Interpretive Summary: Using bacteria specifically pathogenic to insects to control pests is a good alternative to chemical control. However, it is a time-consuming and expensive process to find the appropriate bacteria to use. We developed an easier and more effective way to identify bacteria that can be used to attack and control insects. The process directly tests for toxicity of the bacteria to the insect and allows simultaneous screening of multiple types of bacteria. This procedure can even be used to screen soils for useful chemicals produced by bacteria. The procedure would be useful to scientists who are trying to identify and use bacteria to control insects.

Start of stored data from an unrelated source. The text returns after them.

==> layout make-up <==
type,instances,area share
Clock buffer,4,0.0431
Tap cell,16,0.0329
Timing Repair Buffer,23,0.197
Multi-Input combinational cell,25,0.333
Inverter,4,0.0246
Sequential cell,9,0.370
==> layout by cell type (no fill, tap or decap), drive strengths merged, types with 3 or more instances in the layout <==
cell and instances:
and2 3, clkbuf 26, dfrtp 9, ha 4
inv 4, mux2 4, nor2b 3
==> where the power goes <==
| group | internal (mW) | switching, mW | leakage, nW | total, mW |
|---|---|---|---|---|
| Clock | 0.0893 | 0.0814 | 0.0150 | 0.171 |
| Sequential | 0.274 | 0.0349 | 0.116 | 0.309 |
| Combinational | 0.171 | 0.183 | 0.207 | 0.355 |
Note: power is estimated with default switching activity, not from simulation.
<file path="src/design/keypad_pkg.sv">
package keypad_pkg;

    localparam int NUM_PADS         = 4;
    localparam int NUM_ROWS         = 4;
    localparam int NUM_COLS         = 4;
    localparam int PAD_IDX_W        = 2;
    localparam int KEY_CODE_W       = 4;       // Row index times 4 plus column index
    localparam int DEBOUNCE_TICKS   = 20;      // Ticks between first and second scan
    localparam int DEFAULT_TICK_DIV = 100000;  // 1 ms at 100 MHz
    localparam int FIFO_DEPTH       = 4;

    // Derived widths
    localparam int ROW_IDX_W  = $clog2(NUM_ROWS);
    localparam int COL_IDX_W  = $clog2(NUM_COLS);
    localparam int DEB_CNT_W  = $clog2(DEBOUNCE_TICKS);
    localparam int FIFO_PTR_W = $clog2(FIFO_DEPTH);
    localparam int FIFO_CNT_W = $clog2(FIFO_DEPTH + 1);

    // Scanner output, row and column index in one byte
    typedef struct packed {
        logic [3:0] row;
        logic [3:0] col;
    } key_coord_t;

    // Queue entry and top-level output
    typedef struct packed {
        logic [PAD_IDX_W-1:0]  pad;
        logic [KEY_CODE_W-1:0] code;
    } key_event_t;

    typedef enum logic [2:0] {
        st_idle,
        st_scan_first,
        st_debounce,
        st_scan_second,
        st_wait_release
    } scan_state_t;

endpackage

</file>
<file path="src/design/scan_tick_gen.sv">
`timescale 1ns/100ps

module scan_tick_gen
    import keypad_pkg::*;
#(
    parameter int tick_div = DEFAULT_TICK_DIV
) (
    input  logic clk,
    input  logic rst_n,
    output logic scan_tick
);

    localparam int CNT_W = (tick_div > 1) ? $clog2(tick_div) : 1;

    logic [CNT_W-1:0] tick_cnt;
    logic             wrap;

    assign wrap = (tick_cnt == CNT_W'(tick_div - 1));

    // One counter paces every pad so all scanners step in lockstep
    always_ff @(posedge clk) begin
        if (!rst_n) begin
            tick_cnt  <= '0;
            scan_tick <= 1'b0;
        end else begin
            scan_tick <= wrap;                  // Registered pulse on the wrap
            if (wrap) begin
                tick_cnt <= '0;
            end else begin
                tick_cnt <= tick_cnt + 1'b1;
            end
        end
    end

endmodule

</file>
<file path="src/design/keypad_scanner.sv">
`timescale 1ns/100ps

module keypad_scanner
    import keypad_pkg::*;
(
    input  logic                clk,
    input  logic                rst_n,
    input  logic                scan_tick,
    input  logic [NUM_ROWS-1:0] row_in,
    output logic [NUM_COLS-1:0] col_out,
    output logic                press_strobe,
    output key_coord_t          press_coord
);

    logic [NUM_ROWS-1:0]  row_meta;
    logic [NUM_ROWS-1:0]  row_sync;
    scan_state_t          state;
    logic [COL_IDX_W-1:0] col_idx;
    logic [DEB_CNT_W-1:0] deb_cnt;
    key_coord_t           first_coord;

    logic [NUM_ROWS-1:0]  row_low;
    logic                 any_low;
    logic                 one_low;
    logic [ROW_IDX_W-1:0] row_idx;
    key_coord_t           cur_coord;
    logic                 last_col;

    // Active-low drive pattern for a single column
    function automatic logic [NUM_COLS-1:0] col_drive(input logic [COL_IDX_W-1:0] idx);
        return ~(NUM_COLS'(1) << idx);
    endfunction

    // Two-flop row synchronizer, idles at all high
    always_ff @(posedge clk) begin
        if (!rst_n) begin
            row_meta <= '1;
            row_sync <= '1;
        end else begin
            row_meta <= row_in;
            row_sync <= row_meta;
        end
    end

    // Encode the low rows of the current pattern
    always_comb begin
        row_low = ~row_sync;
        any_low = |row_low;
        one_low = any_low && ((row_low & (row_low - 1'b1)) == '0);
        row_idx = '0;
        for (int r = NUM_ROWS - 1; r >= 0; r--) begin
            if (row_low[r]) begin
                row_idx = ROW_IDX_W'(r);
            end
        end
    end

    always_comb begin
        cur_coord.row = 4'(row_idx);
        cur_coord.col = 4'(col_idx);
        last_col      = (col_idx == COL_IDX_W'(NUM_COLS - 1));
    end

    always_ff @(posedge clk) begin
        if (!rst_n) begin
            state        <= st_idle;
            col_idx      <= '0;
            deb_cnt      <= '0;
            col_out      <= '0;
            press_strobe <= 1'b0;
        end else begin
            press_strobe <= 1'b0;
            if (scan_tick) begin
                case (state)
                    st_idle: begin
                        if (any_low) begin
                            state   <= st_scan_first;
                            col_idx <= '0;
                            col_out <= col_drive('0);
                        end
                    end
                    st_scan_first, st_scan_second: begin
                        if (!any_low) begin
                            if (last_col) begin
                                state   <= st_idle;     // Nothing found in any column
                                col_out <= '0;
                            end else begin
                                col_idx <= col_idx + 1'b1;
                                col_out <= col_drive(col_idx + 1'b1);
                            end
                        end else begin
                            col_out <= '0;
                            if (!one_low) begin
                                state <= st_wait_release;   // Ghosting
                            end else if (state == st_scan_first) begin
                                state   <= st_debounce;
                                deb_cnt <= '0;
                            end else begin
                                state        <= st_wait_release;
                                press_strobe <= (cur_coord == first_coord);
                            end
                        end
                    end
                    st_debounce: begin
                        if (!any_low) begin
                            state <= st_idle;           // Bounce or short tap
                        end else if (deb_cnt == DEB_CNT_W'(DEBOUNCE_TICKS - 1)) begin
                            state   <= st_scan_second;
                            col_idx <= '0;
                            col_out <= col_drive('0);
                        end else begin
                            deb_cnt <= deb_cnt + 1'b1;
                        end
                    end
                    st_wait_release: begin
                        if (!any_low) begin
                            state <= st_idle;
                        end
                    end
                    default: state <= st_idle;
                endcase
            end
        end
    end

    always_ff @(posedge clk) begin
        if (scan_tick && one_low) begin
            if (state == st_scan_first) begin
                first_coord <= cur_coord;
            end
            if (state == st_scan_second) begin
                press_coord <= cur_coord;       // Valid with the strobe
            end
        end
    end

endmodule

</file>
<file path="src/design/key_event_collector.sv">
`timescale 1ns/100ps

module key_event_collector
    import keypad_pkg::*;
(
    input  logic                clk,
    input  logic                rst_n,
    input  logic [NUM_PADS-1:0] press_strobe,
    input  key_coord_t          press_coord [NUM_PADS],
    input  logic                key_pop,
    output key_event_t          key_event,
    output logic                fifo_empty,
    output logic                overflow
);

    logic [NUM_PADS-1:0]   pending;
    key_coord_t            held_coord [NUM_PADS];
    logic [PAD_IDX_W-1:0]  rr_ptr;
    logic                  grant_valid;
    logic [PAD_IDX_W-1:0]  grant_idx;
    logic [NUM_PADS-1:0]   served;
    key_event_t            new_event;

    key_event_t            fifo_mem [FIFO_DEPTH];
    logic [FIFO_PTR_W-1:0] wr_ptr;
    logic [FIFO_PTR_W-1:0] rd_ptr;
    logic [FIFO_CNT_W-1:0] fifo_cnt;
    logic                  fifo_full;
    logic                  do_push;
    logic                  do_pop;

    // Search starts at the pad after the last one served
    always_comb begin : rr_search
        logic [PAD_IDX_W-1:0] idx;
        grant_valid = 1'b0;
        grant_idx   = '0;
        for (int i = 1; i <= NUM_PADS; i++) begin
            idx = PAD_IDX_W'(rr_ptr + i);
            if (!grant_valid && pending[idx]) begin
                grant_valid = 1'b1;
                grant_idx   = idx;
            end
        end
    end

    assign served = grant_valid ? (NUM_PADS'(1) << grant_idx) : '0;

    always_comb begin
        new_event.pad  = grant_idx;
        new_event.code = KEY_CODE_W'(held_coord[grant_idx].row * NUM_COLS
                                     + held_coord[grant_idx].col);
    end

    always_ff @(posedge clk) begin
        if (!rst_n) begin
            pending <= '0;
            rr_ptr  <= PAD_IDX_W'(NUM_PADS - 1);   // First search begins at pad 0
        end else begin
            for (int p = 0; p < NUM_PADS; p++) begin
                if (served[p]) begin
                    pending[p] <= press_strobe[p];
                end else if (press_strobe[p]) begin
                    pending[p] <= 1'b1;
                end
            end
            if (grant_valid) begin
                rr_ptr <= grant_idx;
            end
        end
    end

    // Hold the coordinate until the pad is served
    always_ff @(posedge clk) begin
        for (int p = 0; p < NUM_PADS; p++) begin
            if (press_strobe[p] && (!pending[p] || served[p])) begin
                held_coord[p] <= press_coord[p];
            end
        end
    end

    assign fifo_full  = (fifo_cnt == FIFO_CNT_W'(FIFO_DEPTH));
    assign fifo_empty = (fifo_cnt == '0);
    assign do_push    = grant_valid && !fifo_full;
    assign do_pop     = key_pop && !fifo_empty;
    assign key_event  = fifo_mem[rd_ptr];

    always_ff @(posedge clk) begin
        if (!rst_n) begin
            wr_ptr   <= '0;
            rd_ptr   <= '0;
            fifo_cnt <= '0;
            overflow <= 1'b0;
        end else begin
            if (do_push) begin
                wr_ptr <= wr_ptr + 1'b1;
            end
            if (do_pop) begin
                rd_ptr <= rd_ptr + 1'b1;
            end
            case ({do_push, do_pop})
                2'b10:   fifo_cnt <= fifo_cnt + 1'b1;
                2'b01:   fifo_cnt <= fifo_cnt - 1'b1;
                default: fifo_cnt <= fifo_cnt;
            endcase
            if (grant_valid && fifo_full) begin
                overflow <= 1'b1;                   // Sticky until reset
            end
        end
    end

    always_ff @(posedge clk) begin
        if (do_push) begin
            fifo_mem[wr_ptr] <= new_event;
        end
    end

endmodule

</file>
<file path="src/design/keypad_subsystem.sv">
`timescale 1ns/100ps

module keypad_subsystem
    import keypad_pkg::*;
#(
    parameter int tick_div = DEFAULT_TICK_DIV
) (
    input  logic                clk,
    input  logic                rst_n,
    input  logic [NUM_ROWS-1:0] row_in [NUM_PADS],
    output logic [NUM_COLS-1:0] col_out [NUM_PADS],
    input  logic                key_pop,
    output key_event_t          key_event,
    output logic                fifo_empty,
    output logic                overflow
);

    logic                scan_tick;
    logic [NUM_PADS-1:0] press_strobe;
    key_coord_t          press_coord [NUM_PADS];

    scan_tick_gen #(
        .tick_div (tick_div)
    ) i_scan_tick_gen (
        .clk       (clk),
        .rst_n     (rst_n),
        .scan_tick (scan_tick)
    );

    // One scanner per keypad, all paced by the same tick
    for (genvar p = 0; p < NUM_PADS; p++) begin : g_pad
        keypad_scanner i_keypad_scanner (
            .clk          (clk),
            .rst_n        (rst_n),
            .scan_tick    (scan_tick),
            .row_in       (row_in[p]),
            .col_out      (col_out[p]),
            .press_strobe (press_strobe[p]),
            .press_coord  (press_coord[p])
        );
    end

    key_event_collector i_key_event_collector (
        .clk          (clk),
        .rst_n        (rst_n),
        .press_strobe (press_strobe),
        .press_coord  (press_coord),
        .key_pop      (key_pop),
        .key_event    (key_event),
        .fifo_empty   (fifo_empty),
        .overflow     (overflow)
    );

endmodule

</file>
<file path="config.mk">
export PLATFORM = sky130hd
export DESIGN_NAME = keypad_subsystem
export DESIGN_NICKNAME = d
export VERILOG_FILES = /design/src/design/keypad_pkg.sv /design/src/design/scan_tick_gen.sv /design/src/design/keypad_scanner.sv /design/src/design/key_event_collector.sv /design/src/design/keypad_subsystem.sv
export SDC_FILE = /design/constraint.sdc
export NUM_CORES = 1
export LEC_CHECK = 0
export ABC_CLOCK_PERIOD_IN_PS = 3700
export BUFFER_PORTS_ARGS = -buffer_cell sky130_fd_sc_hd__buf_2
export CORE_AREA = 2 2 95 165
export DETAILED_ROUTE_END_ITERATION = 10
export DIE_AREA = 0 0 97 167
export PLACE_DENSITY = 0.87
export SLEW_MARGIN = 10
export SYNTH_ARGS = -nofsm -noshare
export SYNTH_HDL_FRONTEND = slang
export SYNTH_SLANG_ARGS = --single-unit
export TNS_END_PERCENT = 5
</file>
<file path="constraint.sdc">
create_clock -name clk -period 3.7 [get_ports clk]
set_input_delay 0.37 -clock clk [delete_from_list [all_inputs] [get_ports clk]]
set_output_delay 0.37 -clock clk [all_outputs]
set_load 0.05 [all_outputs]
</file>
**Yosys cells after proc, flatten, opt, wreduce, memory -nomap -nowiden**

Memory sizes are Yosys's and may differ from the RTL's. A register that Yosys moved wholly into a read port is not among the register bits.
Cells that the tools add are included.

- Output and inout bits: 24
- Logic and storage cells: 446
- Bits in writable memories: 40
- Memories kept: 2
- Memory bits (read-only): 0
- Bits in latches: 0
- Input port bits: 19
- Register bits after elaboration: 156

- Bitwise logic cells: 26
- $lt $le $gt $ge: 4
- Eq/ne operators: 80
- Shift operators: 5
- Reductions and logical operators: 90
- Divide/modulo/power cells: 0
- Add/sub/neg operators: 22
- Mux-type cells: 162
- $mul: 0

Memories:

| memory | depth | width | rd ports | clocked after memory_dff | wr ports | line | text |
|---|---|---|---|---|---|---|---|
| i_key_event_collector.fifo_mem | 4 | 6 | 1 | 1 | 1 | key_event_collector.sv:24 | `key_event_t fifo_mem [FIFO_DEPTH];` |
| i_key_event_collector.held_coord | 4 | 4 | 1 | 0 | 4 | key_event_collector.sv:17 | `key_coord_t held_coord [NUM_PADS];` |

Operators by type and width:

| cell | count |
|---|---|
| $mux W5 | 20 |
| $mux W3 | 32 |
| $mux W2 | 42 |
| $mux W4 | 21 |
| $reduce_and A7 Y1 | 8 |
| $ne A2 B1 Y1 const B | 24 |
| $pmux W3 S4 | 4 |
| $pmux W4 S3 | 4 |
| $pmux W5 S2 | 4 |
| $reduce_and A5 Y1 | 8 |
| $ne A2 B2 Y1 const B | 16 |
| $not A4 Y4 | 8 |
| $mux W1 | 26 |
| $eq A3 B2 Y1 const B | 8 |
| $pmux W2 S3 | 4 |
| $reduce_or A6 Y1 | 4 |
| $add A5 B1 Y5 const B | 4 |
| $eq A5 B5 Y1 const B | 4 |
| $shl A1 B2 Y4 const A | 5 |
| $logic_and A1 B1 Y1 | 18 |
| $reduce_bool A2 Y1 | 9 |
| $add A17 B1 Y17 const B | 1 |
| $eq A17 B17 Y1 const B | 1 |
| $add A2 B1 Y2 const B | 8 |
| other kinds (25) | 106 |

**Logic depth before layout (Yosys ltp)**

- Word-level depth: 19
- Gate-level depth with buffers: 9
- Mapped depth without buffers: 9

**Modules after synthesis**

Synthesis repeated with hierarchy kept, for this count alone.

- Cell total of the unflattened synthesis: 893
- Area total of the unflattened synthesis: 9718.1 um^2

By module, submodules not included:

| module | times used | area an instance (um^2) | cells an instance | seq. area each (um^2) |
|---|---|---|---|---|
| keypad_scanner (g_pad[0].i_keypad_scanner ...) | 2 | 1602.8 | 159 | 700.7 |
| keypad_scanner (g_pad[2].i_keypad_scanner ...) | 2 | 1522.7 | 154 | 700.7 |
| key_event_collector | 1 | 2637.5 | 177 | 1761.7 |
| scan_tick_gen | 1 | 829.5 | 90 | 360.3 |

**Least setup slack after synthesis**

OpenSTA, ideal clock, no wires.

- Kind: register to register
- Start: reg i_key_event_collector.fifo_cnt[2]
- End: reg i_key_event_collector.fifo_cnt[2]
- Setup time: 0.071 ns
- Stages on the path, launching flop included: 9
- Arrival: 2.718 ns
- Clock period less this slack: 2.789 ns
- Required time: 3.629 ns
- Path slack: 0.911 ns
- Path through: dfxtp_1 > nor3_1 > nor2b_1 > ha_1 > inv_1 > fa_1 > xor2_1 > or3_1 > a21oi_1

- Word-level cells in the longest chain between the ends: 5
- Elaborated cells between the ends (all ways): 12
- Classes of those cells: add/sub: 2; eq/ne: 3; mux: 1; reduce/logical: 6

Ends and longest elaborated chain:

| item | line | text |
|---|---|---|
| start: declaration | key_event_collector.sv:27 | `logic [FIFO_CNT_W-1:0] fifo_cnt;` |
| start signal: assignment | key_event_collector.sv:101 | `2'b10: fifo_cnt <= fifo_cnt + 1'b1;` |
| start signal: assignment | key_event_collector.sv:102 | `2'b01: fifo_cnt <= fifo_cnt - 1'b1;` |
| start signal: assignment | key_event_collector.sv:103 | `default: fifo_cnt <= fifo_cnt;` |
| $logic_not A3 Y1 (*) | key_event_collector.sv:82 | `assign fifo_empty = (fifo_cnt == '0);` |
| net fifo_empty | keypad_subsystem.sv:14 | `output logic fifo_empty,` |
| $logic_not A1 Y1 (*) | key_event_collector.sv:84 | `assign do_pop = key_pop && !fifo_empty;` |
| $logic_and A1 B1 Y1 (*) | key_event_collector.sv:84 |  |
| net i_key_event_collector.do_pop | key_event_collector.sv:30 | `logic do_pop;` |
| $eq A2 B1 Y1 / $eq A2 B2 Y1 (equally long branches) | key_event_collector.sv:100 | `case ({do_push, do_pop})` |
| $pmux W3 S2 / $reduce_bool A2 Y1 (equally long branches) | -- |  |

The timed path passes the listed nets; every way through them passes the cells marked *.
A chain may end at the register's enable or synchronous reset.

**Worst setup path in the final report**

- Start: reg i_key_event_collector.pending[3]
- End: reg i_key_event_collector.fifo_cnt[2]

- Word-level cells in the longest chain between the ends: 15
- Elaborated cells between the ends (all ways): 23
- Classes of those cells: eq/ne: 2; mux: 13; reduce/logical: 8

Ends and longest elaborated chain:

| item | line | text |
|---|---|---|
| start: declaration | key_event_collector.sv:16 | `logic [NUM_PADS-1:0] pending;` |
| start signal: indexed assignment | key_event_collector.sv:61 | `pending[p] <= press_strobe[p];` |
| $bmux W1 S2 | key_event_collector.sv:39 | `if (!grant_valid && pending[idx]) begin` |
| $mux W1 (not written as such) | key_event_collector.sv:39 |  |
| $mux W1 | key_event_collector.sv:39 |  |
| $logic_not A1 Y1 | key_event_collector.sv:39 |  |
| $logic_and A1 B1 Y1 | key_event_collector.sv:39 |  |
| $mux W1 | key_event_collector.sv:39 |  |
| $logic_not A1 Y1 | key_event_collector.sv:39 |  |
| $logic_and A1 B1 Y1 | key_event_collector.sv:39 |  |
| $mux W1 | key_event_collector.sv:39 |  |
| $logic_not A1 Y1 | key_event_collector.sv:39 |  |
| $logic_and A1 B1 Y1 | key_event_collector.sv:39 |  |
| $mux W1 (*) | key_event_collector.sv:39 |  |
| $logic_and A1 B1 Y1 (*) | key_event_collector.sv:83 | `assign do_push = grant_valid && !fifo_full;` |
| $eq A2 B1 Y1 / $eq A2 B2 Y1 (equally long branches) | key_event_collector.sv:100 |  |
| $pmux W3 S2 / $reduce_bool A2 Y1 (equally long branches) | -- |  |

Mark *: on every way between the ends. The rest lies on a longest branch, timed or not. The select of a mux whose other input is x is not followed.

Bacteria, such as Bacillus thuringiensis Berliner, can successfully control pest insects that damage food crops, vector diseases, and defoliate trees. Isolation of these bacteria has been conventionally from soil and sporadically from dead insects. These observations were combined to isolate insecticidal bacteria from soil using the insect as the selective agent. Instead of the time-consuming process of isolating single strains of bacteria from soil and then testing each strain for insect toxicity, the process was reversed. The bacteria present in each soil sample were grown together on solid laboratory media, and then tested as mixtures for the ability to kill insects. Manduca sexta (Linnaeus) (Lepidoptera: Sphingidae), tobacco hornworm larvae was used as a model insect. Bacterial mixtures from 17 of 20 soils tested killed 100% of the larvae within 96 h. Unexpectedly, the bacteria isolated from dead larvae were indistinguishable by colony type. When these bacteria were grown in pure culture and re-tested for toxicity to hornworm larvae, 19 of 20 cultures killed M. sexta larvae and 15 of 19 bacterial strains isolated from these dead larvae were identical by biochemical tests and antibiotic sensitivities to the bacteria fed these larvae. Thus, Koch’s postulates confirmed that these bacteria were responsible for the death of the insects. This approach, combinatorial microbiology, can save thousands of insects and associated time and resources over methods which first isolate bacteria and then test for toxicity.